The two-wheel system design is widely used in various mobile tools, such as remote-control vehicles and robots, due to its simplicity and stability. However, the specific wheel and body models in the real world can be complex, and the control accuracy of existing algorithms may not meet practical requirements. To address this issue, we propose a double inverted pendulum on mobile device (DIPM) model to improve control performances and reduce calculations.

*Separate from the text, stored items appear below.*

### src/rtl/mem_ctrl_pkg.sv
// Shared definitions for the MEM-stage SRAM controller.
//  - state_t    : controller FSM encoding (IDLE/LOW/HIGH/DONE, 2 bits)
//  - op_t       : latched access type (OP_RD / OP_WR)
//  - BASE_ADDR_DEF : CPU byte address that maps to SRAM half-word 0
//  - word_index : CPU byte address -> 32-bit word index relative to the base
package mem_ctrl_pkg;

  typedef enum logic [1:0] {
    IDLE = 2'd0,
    LOW  = 2'd1,
    HIGH = 2'd2,
    DONE = 2'd3
  } state_t;

  typedef enum logic {
    OP_RD = 1'b0,
    OP_WR = 1'b1
  } op_t;

  localparam int unsigned BASE_ADDR_DEF = 1024;

  // Byte address bits [1:0] are dropped by the shift; the caller truncates
  // the result to the SRAM word-index width, so out-of-range addresses wrap.
  function automatic logic [31:0] word_index(input logic [31:0] addr,
                                             input logic [31:0] base);
    return (addr - base) >> 2;
  endfunction

endpackage

### src/rtl/mem_stage_sram_ctrl_wait_counter.sv
// wait_counter: 4-bit wait-state counter for one half-word phase.
// Ports:
//  clk   in   clock
//  rst   in   synchronous active-high reset (cnt -> 0)
//  clr   in   synchronous clear (priority over en)
//  en    in   count enable
//  cnt   out  current count
//  term  out  1 when cnt == WAIT_CYC (last cycle of the phase)
module wait_counter #(
  parameter int unsigned WAIT_CYC = 1
) (
  input  logic       clk,
  input  logic       rst,
  input  logic       clr,
  input  logic       en,
  output logic [3:0] cnt,
  output logic       term
);

  // NOTE: sequential state is always assigned with <= so every flop samples
  // the pre-edge values, independent of block evaluation order.
  always_ff @(posedge clk) begin
    if (rst) begin
      cnt <= 4'd0;
    end else if (clr) begin
      cnt <= 4'd0;
    end else if (en) begin
      cnt <= cnt + 4'd1;
    end
  end

  assign term = (cnt == 4'(WAIT_CYC));

endmodule

### src/rtl/mem_stage_sram_ctrl.sv
// mem_stage_sram_ctrl: sequences 32-bit MEM-stage loads/stores onto a 16-bit
// asynchronous SRAM as two half-word phases (LOW then HIGH), each lasting
// WAIT_CYC+1 cycles. ready=0 freezes the pipeline until the DONE cycle.
// Ports:
//  clk, rst              clock, synchronous active-high reset
//  rd_en, wr_en          load / store request from EXE/MEM (both = store)
//  address, wdata        CPU byte address and store data
//  rdata                 load data, valid in the DONE cycle of a load
//  ready                 1 = MEM stage may advance
//  sram_addr             SRAM half-word address
//  sram_dq_out/_oe/_in   SRAM data pad: write data, output enable, read data
//  sram_we_n             SRAM write strobe, active-low
module mem_stage_sram_ctrl
  import mem_ctrl_pkg::*;
#(
  parameter int unsigned WAIT_CYC  = 1,
  parameter int unsigned ADDR_W    = 18,
  parameter int unsigned BASE_ADDR = BASE_ADDR_DEF
) (
  input  logic              clk,
  input  logic              rst,
  input  logic              rd_en,
  input  logic              wr_en,
  input  logic [31:0]       address,
  input  logic [31:0]       wdata,
  output logic [31:0]       rdata,
  output logic              ready,
  output logic [ADDR_W-1:0] sram_addr,
  output logic [15:0]       sram_dq_out,
  output logic              sram_dq_oe,
  input  logic [15:0]       sram_dq_in,
  output logic              sram_we_n
);

  state_t            state_q, state_d;
  op_t               op_q;
  logic [ADDR_W-2:0] idx_q, idx_d;
  logic [31:0]       wdata_q;
  logic [3:0]        cnt;
  logic              term;
  logic              cnt_clr, cnt_en;
  logic              req;
  logic              in_phase;
  logic              is_wr;

  assign req   = rd_en | wr_en;
  assign idx_d = (ADDR_W-1)'(word_index(address, 32'(BASE_ADDR)));

  wait_counter #(.WAIT_CYC(WAIT_CYC)) u_wait_counter (
    .clk  (clk),
    .rst  (rst),
    .clr  (cnt_clr),
    .en   (cnt_en),
    .cnt  (cnt),
    .term (term)
  );

  // NOTE: every always_comb output gets a default first, so no path through
  // the case statement can leave a value unassigned and infer a latch.
  always_comb begin
    state_d = state_q;
    cnt_clr = 1'b1;
    cnt_en  = 1'b0;
    unique case (state_q)
      IDLE: if (req) state_d = LOW;
      LOW: begin
        cnt_clr = term;
        cnt_en  = ~term;
        if (term) state_d = HIGH;
      end
      HIGH: begin
        cnt_clr = term;
        cnt_en  = ~term;
        if (term) state_d = DONE;
      end
      DONE: state_d = IDLE;
      default: state_d = IDLE;
    endcase
  end

  always_ff @(posedge clk) begin
    if (rst) state_q <= IDLE;
    else     state_q <= state_d;
  end

  // NOTE: the latched request copy has no reset; every output it feeds is
  // gated by state, which is reset, so its power-up value is never visible.
  always_ff @(posedge clk) begin
    if (state_q == IDLE && req) begin
      op_q    <= wr_en ? OP_WR : OP_RD;
      idx_q   <= idx_d;
      wdata_q <= wdata;
    end
  end

  // Each half of rdata is captured on the last (hold) cycle of its phase and
  // then kept until the next load overwrites it.
  always_ff @(posedge clk) begin
    if (rst) begin
      rdata <= 32'd0;
    end else if (op_q == OP_RD && term) begin
      if (state_q == LOW)  rdata[15:0]  <= sram_dq_in;
      if (state_q == HIGH) rdata[31:16] <= sram_dq_in;
    end
  end

  // SRAM side is decoded only from registered state so the pads never see
  // glitches from the pipeline inputs.
  assign in_phase    = (state_q == LOW) || (state_q == HIGH);
  assign is_wr       = (op_q == OP_WR);
  assign sram_addr   = in_phase ? {idx_q, (state_q == HIGH)} : '0;
  assign sram_dq_oe  = in_phase && is_wr;
  assign sram_dq_out = !sram_dq_oe      ? 16'd0 :
                       (state_q == HIGH) ? wdata_q[31:16] : wdata_q[15:0];
  // The last cycle of a write phase keeps address/data valid with the strobe
  // released, giving the asynchronous SRAM its hold time.
  assign sram_we_n   = ~(sram_dq_oe && !term);

  assign ready = (state_q == IDLE && !req) || (state_q == DONE);

endmodule

### config.mk
export PLATFORM = sky130hd
export DESIGN_NAME = mem_stage_sram_ctrl
export DESIGN_NICKNAME = d
export VERILOG_FILES = /design/src/rtl/mem_ctrl_pkg.sv /design/src/rtl/mem_stage_sram_ctrl_wait_counter.sv /design/src/rtl/mem_stage_sram_ctrl.sv
export SDC_FILE = /design/constraint.sdc
export NUM_CORES = 1
export LEC_CHECK = 0
export BUFFER_PORTS_ARGS = -buffer_cell sky130_fd_sc_hd__buf_2
export CORE_MARGIN = 3
export CORE_UTILIZATION = 48
export CTS_CLUSTER_SIZE = 30
export DETAILED_ROUTE_END_ITERATION = 8
export PLACE_DENSITY = 0.86
export SETUP_SLACK_MARGIN = 0.02
export SLEW_MARGIN = 40
export SYNTH_ARGS = -nofsm -noshare
export SYNTH_HDL_FRONTEND = slang
export SYNTH_SLANG_ARGS = --single-unit
### constraint.sdc
create_clock -name clk -period 3.8 [get_ports clk]
set_input_delay 0.57 -clock clk [delete_from_list [all_inputs] [get_ports clk]]
set_output_delay 0.57 -clock clk [all_outputs]
set_load 0.05 [all_outputs]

The model is based on the kinetic and potential energy of the DIPM system, known as the Euler-Lagrange equation, and is composed of three second-order nonlinear differential equations derived by specifying Lagrange. We also propose a stable feedback control method for mobile device drive systems. Our experiments compare several mainstream reinforcement learning (RL) methods, including linear quadratic regulator (LQR) and iterative linear quadratic regulator (ILQR), as well as Q-learning, SARSA, DQN (Deep Q Network), and AC. The simulation results demonstrate that the DQN and AC methods are superior to ILQR in our designed nonlinear system. In all aspects of the test, the performance of Q-learning and SARSA is comparable to that of ILQR, with some slight improvements. However, ILQR shows its advantages at 10 deg and 20 deg. In the small deflection (between 5 and 10 deg), the DQN and AC methods perform 2% better than the traditional ILQR, and in the large deflection (10–30 deg), the DQN and AC methods perform 15% better than the traditional ILQR. Overall, RL not only has the advantages of strong versatility, wide application range, and parameter customization but also greatly reduces the difficulty of control system design and human investment, making it a promising field for future research.
基于强化学习的两轮系统稳定反馈控制新优化设计
两轮系统设计由于其简单和稳定,被广泛应用于各种移动工具,如遥控车辆和机器人。然而,现实世界中具体的车轮和车身模型可能很复杂,现有算法的控制精度可能无法满足实际要求。为了解决这个问题,我们提出了一个移动设备上的双倒立摆(DIPM)模型,以提高控制性能并减少计算量。该模型基于DIPM系统的动能和势能,称为欧拉-拉格朗日方程,由三个指定拉格朗日导出的二阶非线性微分方程组成。针对移动设备驱动系统,提出了一种稳定的反馈控制方法。我们的实验比较了几种主流的强化学习(RL)方法,包括线性二次调节器(LQR)和迭代线性二次调节器(ILQR),以及Q-learning、SARSA、DQN (Deep Q Network)和AC。仿真结果表明,在我们设计的非线性系统中,DQN和AC方法优于ILQR。在测试的各个方面,Q-learning和SARSA的性能与ILQR相当,并有轻微的改进。然而,在10°和20°时,ILQR显示出其优势。在小挠度(5 ~ 10°)时,DQN和AC方法比传统ILQR性能提高2%,在大挠度(10 ~ 30°)时,DQN和AC方法比传统ILQR性能提高15%。总体而言,强化学习不仅具有通用性强、适用范围广、参数可定制等优点,而且大大降低了控制系统的设计难度和人力投入,是未来研究的一个很有前景的领域。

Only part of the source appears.